* TRY IT:
Return, word for word, only the lines of the data below that lie between the line with "6_report: scanCnt[9] / 0.01" and the line with "finish: 0.456 / 2.05", those two lines included.

[Extracted data entries]
^^^^^^^^

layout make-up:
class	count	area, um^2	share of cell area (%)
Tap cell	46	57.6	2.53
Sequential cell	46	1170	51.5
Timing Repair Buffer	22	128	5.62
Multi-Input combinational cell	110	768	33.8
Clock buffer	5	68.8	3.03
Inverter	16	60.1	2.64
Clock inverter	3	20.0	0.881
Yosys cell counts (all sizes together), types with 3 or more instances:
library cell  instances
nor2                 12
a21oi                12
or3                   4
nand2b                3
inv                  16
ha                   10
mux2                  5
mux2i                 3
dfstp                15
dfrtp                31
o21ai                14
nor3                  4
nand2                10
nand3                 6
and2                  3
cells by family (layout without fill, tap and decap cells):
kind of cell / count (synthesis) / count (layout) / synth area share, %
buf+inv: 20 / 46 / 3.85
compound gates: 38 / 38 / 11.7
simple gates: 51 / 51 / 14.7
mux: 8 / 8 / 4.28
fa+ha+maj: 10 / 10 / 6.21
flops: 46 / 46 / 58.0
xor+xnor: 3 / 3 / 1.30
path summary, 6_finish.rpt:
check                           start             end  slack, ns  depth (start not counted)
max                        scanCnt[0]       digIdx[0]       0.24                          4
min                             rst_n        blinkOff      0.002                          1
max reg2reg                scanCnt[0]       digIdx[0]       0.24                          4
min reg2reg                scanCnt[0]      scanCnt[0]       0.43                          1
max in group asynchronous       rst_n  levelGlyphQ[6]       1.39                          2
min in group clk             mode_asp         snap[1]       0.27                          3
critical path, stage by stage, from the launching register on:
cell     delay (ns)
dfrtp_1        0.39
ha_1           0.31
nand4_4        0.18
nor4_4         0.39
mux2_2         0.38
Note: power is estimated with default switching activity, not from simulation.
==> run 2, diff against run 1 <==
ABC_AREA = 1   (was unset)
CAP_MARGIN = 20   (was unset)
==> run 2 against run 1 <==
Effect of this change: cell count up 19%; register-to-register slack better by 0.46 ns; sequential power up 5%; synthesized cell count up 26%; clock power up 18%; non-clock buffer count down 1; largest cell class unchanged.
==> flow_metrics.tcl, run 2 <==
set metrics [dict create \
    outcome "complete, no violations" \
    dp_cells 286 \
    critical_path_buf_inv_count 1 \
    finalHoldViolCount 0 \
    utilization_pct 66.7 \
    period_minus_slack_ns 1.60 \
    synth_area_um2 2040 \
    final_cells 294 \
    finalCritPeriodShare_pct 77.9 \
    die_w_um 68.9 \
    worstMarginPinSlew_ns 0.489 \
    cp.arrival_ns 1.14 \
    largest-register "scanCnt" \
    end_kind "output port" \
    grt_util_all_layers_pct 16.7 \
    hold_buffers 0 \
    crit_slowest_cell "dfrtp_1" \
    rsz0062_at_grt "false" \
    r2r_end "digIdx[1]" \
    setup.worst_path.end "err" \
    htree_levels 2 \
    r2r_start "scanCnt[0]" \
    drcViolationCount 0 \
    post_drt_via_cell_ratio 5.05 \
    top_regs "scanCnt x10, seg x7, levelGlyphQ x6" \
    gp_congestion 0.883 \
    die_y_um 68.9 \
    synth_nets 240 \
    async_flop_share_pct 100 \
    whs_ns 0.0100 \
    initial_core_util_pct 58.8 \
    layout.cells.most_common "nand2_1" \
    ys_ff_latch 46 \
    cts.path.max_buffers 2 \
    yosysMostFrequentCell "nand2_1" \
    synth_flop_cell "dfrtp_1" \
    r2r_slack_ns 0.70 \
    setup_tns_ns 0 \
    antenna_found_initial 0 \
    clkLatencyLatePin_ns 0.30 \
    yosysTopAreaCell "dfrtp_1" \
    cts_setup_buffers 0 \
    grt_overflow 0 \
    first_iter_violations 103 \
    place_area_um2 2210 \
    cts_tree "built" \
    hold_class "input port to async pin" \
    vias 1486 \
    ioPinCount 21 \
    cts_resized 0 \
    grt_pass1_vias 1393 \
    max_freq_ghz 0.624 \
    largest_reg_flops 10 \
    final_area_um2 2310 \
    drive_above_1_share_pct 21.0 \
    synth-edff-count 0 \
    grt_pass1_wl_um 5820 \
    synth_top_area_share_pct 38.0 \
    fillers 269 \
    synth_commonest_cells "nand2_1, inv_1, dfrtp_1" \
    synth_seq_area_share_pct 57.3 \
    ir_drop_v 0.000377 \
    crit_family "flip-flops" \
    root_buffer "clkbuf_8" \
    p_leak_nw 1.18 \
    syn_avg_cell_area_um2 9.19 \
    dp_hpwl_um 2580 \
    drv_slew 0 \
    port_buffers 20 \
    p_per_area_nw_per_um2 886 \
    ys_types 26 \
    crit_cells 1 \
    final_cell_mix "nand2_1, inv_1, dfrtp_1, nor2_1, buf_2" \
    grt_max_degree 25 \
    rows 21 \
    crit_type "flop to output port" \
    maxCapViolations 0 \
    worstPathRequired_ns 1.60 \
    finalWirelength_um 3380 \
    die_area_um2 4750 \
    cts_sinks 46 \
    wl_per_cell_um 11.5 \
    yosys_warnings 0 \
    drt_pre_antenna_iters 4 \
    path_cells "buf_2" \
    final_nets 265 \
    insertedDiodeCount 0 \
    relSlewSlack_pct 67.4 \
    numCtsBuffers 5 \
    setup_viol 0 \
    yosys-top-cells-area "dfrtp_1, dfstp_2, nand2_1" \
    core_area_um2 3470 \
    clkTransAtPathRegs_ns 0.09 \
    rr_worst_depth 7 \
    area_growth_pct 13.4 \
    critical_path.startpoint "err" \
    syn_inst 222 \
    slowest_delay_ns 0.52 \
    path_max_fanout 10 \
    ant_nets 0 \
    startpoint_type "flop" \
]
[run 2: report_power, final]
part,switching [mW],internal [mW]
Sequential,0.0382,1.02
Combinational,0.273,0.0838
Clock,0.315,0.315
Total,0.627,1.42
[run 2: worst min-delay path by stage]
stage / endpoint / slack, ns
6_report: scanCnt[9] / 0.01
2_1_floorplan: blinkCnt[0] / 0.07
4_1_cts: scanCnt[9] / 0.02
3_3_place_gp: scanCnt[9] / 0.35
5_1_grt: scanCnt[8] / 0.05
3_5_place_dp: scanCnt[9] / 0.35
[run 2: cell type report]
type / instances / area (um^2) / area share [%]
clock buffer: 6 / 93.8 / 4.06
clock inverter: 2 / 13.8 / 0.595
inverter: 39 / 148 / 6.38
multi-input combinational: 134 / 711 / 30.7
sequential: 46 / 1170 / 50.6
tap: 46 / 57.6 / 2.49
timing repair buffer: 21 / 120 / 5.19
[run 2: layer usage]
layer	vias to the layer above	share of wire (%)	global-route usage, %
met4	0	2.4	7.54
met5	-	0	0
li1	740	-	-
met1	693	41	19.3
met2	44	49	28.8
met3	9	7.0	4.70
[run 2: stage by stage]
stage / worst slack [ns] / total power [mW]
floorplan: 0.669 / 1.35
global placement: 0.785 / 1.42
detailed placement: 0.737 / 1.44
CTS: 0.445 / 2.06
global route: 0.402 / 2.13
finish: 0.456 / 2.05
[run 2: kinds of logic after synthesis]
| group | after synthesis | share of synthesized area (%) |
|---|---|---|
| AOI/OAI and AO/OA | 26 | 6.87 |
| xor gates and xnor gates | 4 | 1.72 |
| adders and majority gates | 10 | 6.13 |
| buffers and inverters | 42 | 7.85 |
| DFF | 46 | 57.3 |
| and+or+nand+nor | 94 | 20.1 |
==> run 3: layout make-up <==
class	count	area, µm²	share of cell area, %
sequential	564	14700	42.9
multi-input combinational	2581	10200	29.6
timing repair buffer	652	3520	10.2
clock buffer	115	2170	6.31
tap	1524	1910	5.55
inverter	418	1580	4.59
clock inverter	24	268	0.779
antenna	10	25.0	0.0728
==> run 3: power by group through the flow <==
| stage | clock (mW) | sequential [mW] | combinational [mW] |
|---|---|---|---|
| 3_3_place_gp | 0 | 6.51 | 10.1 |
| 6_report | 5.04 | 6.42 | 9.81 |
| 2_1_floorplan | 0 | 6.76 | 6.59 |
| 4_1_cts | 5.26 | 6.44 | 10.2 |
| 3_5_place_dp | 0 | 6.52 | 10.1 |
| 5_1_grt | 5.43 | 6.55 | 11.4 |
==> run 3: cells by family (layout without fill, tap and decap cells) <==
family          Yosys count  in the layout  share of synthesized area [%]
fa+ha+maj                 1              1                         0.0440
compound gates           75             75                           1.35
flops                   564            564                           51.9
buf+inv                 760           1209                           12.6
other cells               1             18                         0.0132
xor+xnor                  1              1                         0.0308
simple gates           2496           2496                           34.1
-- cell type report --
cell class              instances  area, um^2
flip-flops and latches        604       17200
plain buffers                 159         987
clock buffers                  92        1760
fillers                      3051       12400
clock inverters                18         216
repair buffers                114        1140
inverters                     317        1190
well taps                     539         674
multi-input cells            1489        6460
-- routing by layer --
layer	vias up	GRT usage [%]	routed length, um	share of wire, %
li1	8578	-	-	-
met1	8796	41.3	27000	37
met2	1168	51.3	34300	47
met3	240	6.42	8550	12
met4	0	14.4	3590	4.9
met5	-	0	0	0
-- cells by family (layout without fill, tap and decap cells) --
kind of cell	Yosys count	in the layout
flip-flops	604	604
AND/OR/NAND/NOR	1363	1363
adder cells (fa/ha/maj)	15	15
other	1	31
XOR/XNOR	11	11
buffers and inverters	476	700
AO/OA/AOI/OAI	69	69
[src/rtl/serial_deserializer.sv]
// Bit-serial to parallel word receiver with start-marker framing and a valid/ready word output.
// Optional even-parity beat after the data bits is enabled by defining SERIAL_DESERIALIZER_PARITY_EN.
module serial_deserializer #(
    parameter int WIDTH     = 8,
    parameter bit MSB_FIRST = 1'b0
) (
    input  logic             clk,
    input  logic             reset,
    input  logic             ser_valid,
    input  logic             ser_bit,
    input  logic             ser_start,
    output logic             ser_ready,
    output logic [WIDTH-1:0] word,
    output logic             word_valid,
    input  logic             word_ready,
    output logic             frame_err,
    output logic             parity_err,
    output logic [1:0]       dbg_state_o
);

    // Handshakes: a beat moves when ser_valid & ser_ready; a word moves when word_valid & word_ready.
    localparam int CW = $clog2(WIDTH + 1);

    localparam logic [1:0] S_IDLE  = 2'd0;
    localparam logic [1:0] S_SHIFT = 2'd1;
    localparam logic [1:0] S_HOLD  = 2'd2;
`ifdef SERIAL_DESERIALIZER_PARITY_EN
    localparam logic [1:0] S_PAR   = 2'd3;
`endif

    localparam int            FIRST_POS = MSB_FIRST ? WIDTH - 1 : 0;
    localparam logic [CW-1:0] LAST_K    = CW'(WIDTH - 1);

    logic [1:0]       state_q, state_d;
    logic [CW-1:0]    cnt_q, cnt_d;
    logic [WIDTH-1:0] word_q, word_d;
    logic             frame_err_q, frame_err_d;
    logic [CW-1:0]    bit_pos;
    logic             accept;

`ifdef SERIAL_DESERIALIZER_PARITY_EN
    logic parity_err_q, parity_err_d;
`endif

    assign ser_ready   = (state_q != S_HOLD);
    assign accept      = ser_valid & ser_ready;
    assign bit_pos     = MSB_FIRST ? (LAST_K - cnt_q) : cnt_q;
    assign word        = word_q;
    assign word_valid  = (state_q == S_HOLD);
    assign frame_err   = frame_err_q;
    assign dbg_state_o = state_q;

`ifdef SERIAL_DESERIALIZER_PARITY_EN
    assign parity_err = parity_err_q;
`else
    assign parity_err = 1'b0;
`endif

    always_comb begin
        state_d     = state_q;
        cnt_d       = cnt_q;
        word_d      = word_q;
        frame_err_d = 1'b0;
`ifdef SERIAL_DESERIALIZER_PARITY_EN
        parity_err_d = parity_err_q;
`endif
        // A start beat always opens a fresh frame; outside IDLE it also abandons a partial one.
        if (accept && ser_start) begin
            word_d            = '0;
            word_d[FIRST_POS] = ser_bit;
            cnt_d             = CW'(1);
            state_d           = S_SHIFT;
            frame_err_d       = (state_q != S_IDLE);
        end else begin
            case (state_q)
                S_IDLE: begin
                    if (accept) begin
                        frame_err_d = 1'b1;
                    end
                end
                S_SHIFT: begin
                    if (accept) begin
                        for (int i = 0; i < WIDTH; i++) begin
                            if (CW'(i) == bit_pos) begin
                                word_d[i] = ser_bit;
                            end
                        end
                        cnt_d = cnt_q + CW'(1);
                        if (cnt_q == LAST_K) begin
`ifdef SERIAL_DESERIALIZER_PARITY_EN
                            state_d = S_PAR;
`else
                            state_d = S_HOLD;
`endif
                        end
                    end
                end
`ifdef SERIAL_DESERIALIZER_PARITY_EN
                S_PAR: begin
                    if (accept) begin
                        parity_err_d = ^{word_q, ser_bit};
                        state_d      = S_HOLD;
                    end
                end
`endif
                S_HOLD: begin
                    if (word_ready) begin
                        state_d = S_IDLE;
                        cnt_d   = '0;
`ifdef SERIAL_DESERIALIZER_PARITY_EN
                        parity_err_d = 1'b0;
`endif
                    end
                end
                default: begin
                    state_d = S_IDLE;
                    cnt_d   = '0;
                end
            endcase
        end
    end

    always_ff @(posedge clk) begin
        if (reset) begin
            state_q     <= S_IDLE;
            cnt_q       <= '0;
            word_q      <= '0;
            frame_err_q <= 1'b0;
`ifdef SERIAL_DESERIALIZER_PARITY_EN
            parity_err_q <= 1'b0;
`endif
        end else begin
            state_q     <= state_d;
            cnt_q       <= cnt_d;
            word_q      <= word_d;
            frame_err_q <= frame_err_d;
`ifdef SERIAL_DESERIALIZER_PARITY_EN
            parity_err_q <= parity_err_d;
`endif
        end
    end

endmodule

^^^^^^^^

* ANSWER BOX:
6_report: scanCnt[9] / 0.01
2_1_floorplan: blinkCnt[0] / 0.07
4_1_cts: scanCnt[9] / 0.02
3_3_place_gp: scanCnt[9] / 0.35
5_1_grt: scanCnt[8] / 0.05
3_5_place_dp: scanCnt[9] / 0.35
[run 2: cell type report]
type / instances / area (um^2) / area share [%]
clock buffer: 6 / 93.8 / 4.06
clock inverter: 2 / 13.8 / 0.595
inverter: 39 / 148 / 6.38
multi-input combinational: 134 / 711 / 30.7
sequential: 46 / 1170 / 50.6
tap: 46 / 57.6 / 2.49
timing repair buffer: 21 / 120 / 5.19
[run 2: layer usage]
layer	vias to the layer above	share of wire (%)	global-route usage, %
met4	0	2.4	7.54
met5	-	0	0
li1	740	-	-
met1	693	41	19.3
met2	44	49	28.8
met3	9	7.0	4.70
[run 2: stage by stage]
stage / worst slack [ns] / total power [mW]
floorplan: 0.669 / 1.35
global placement: 0.785 / 1.42
detailed placement: 0.737 / 1.44
CTS: 0.445 / 2.06
global route: 0.402 / 2.13
finish: 0.456 / 2.05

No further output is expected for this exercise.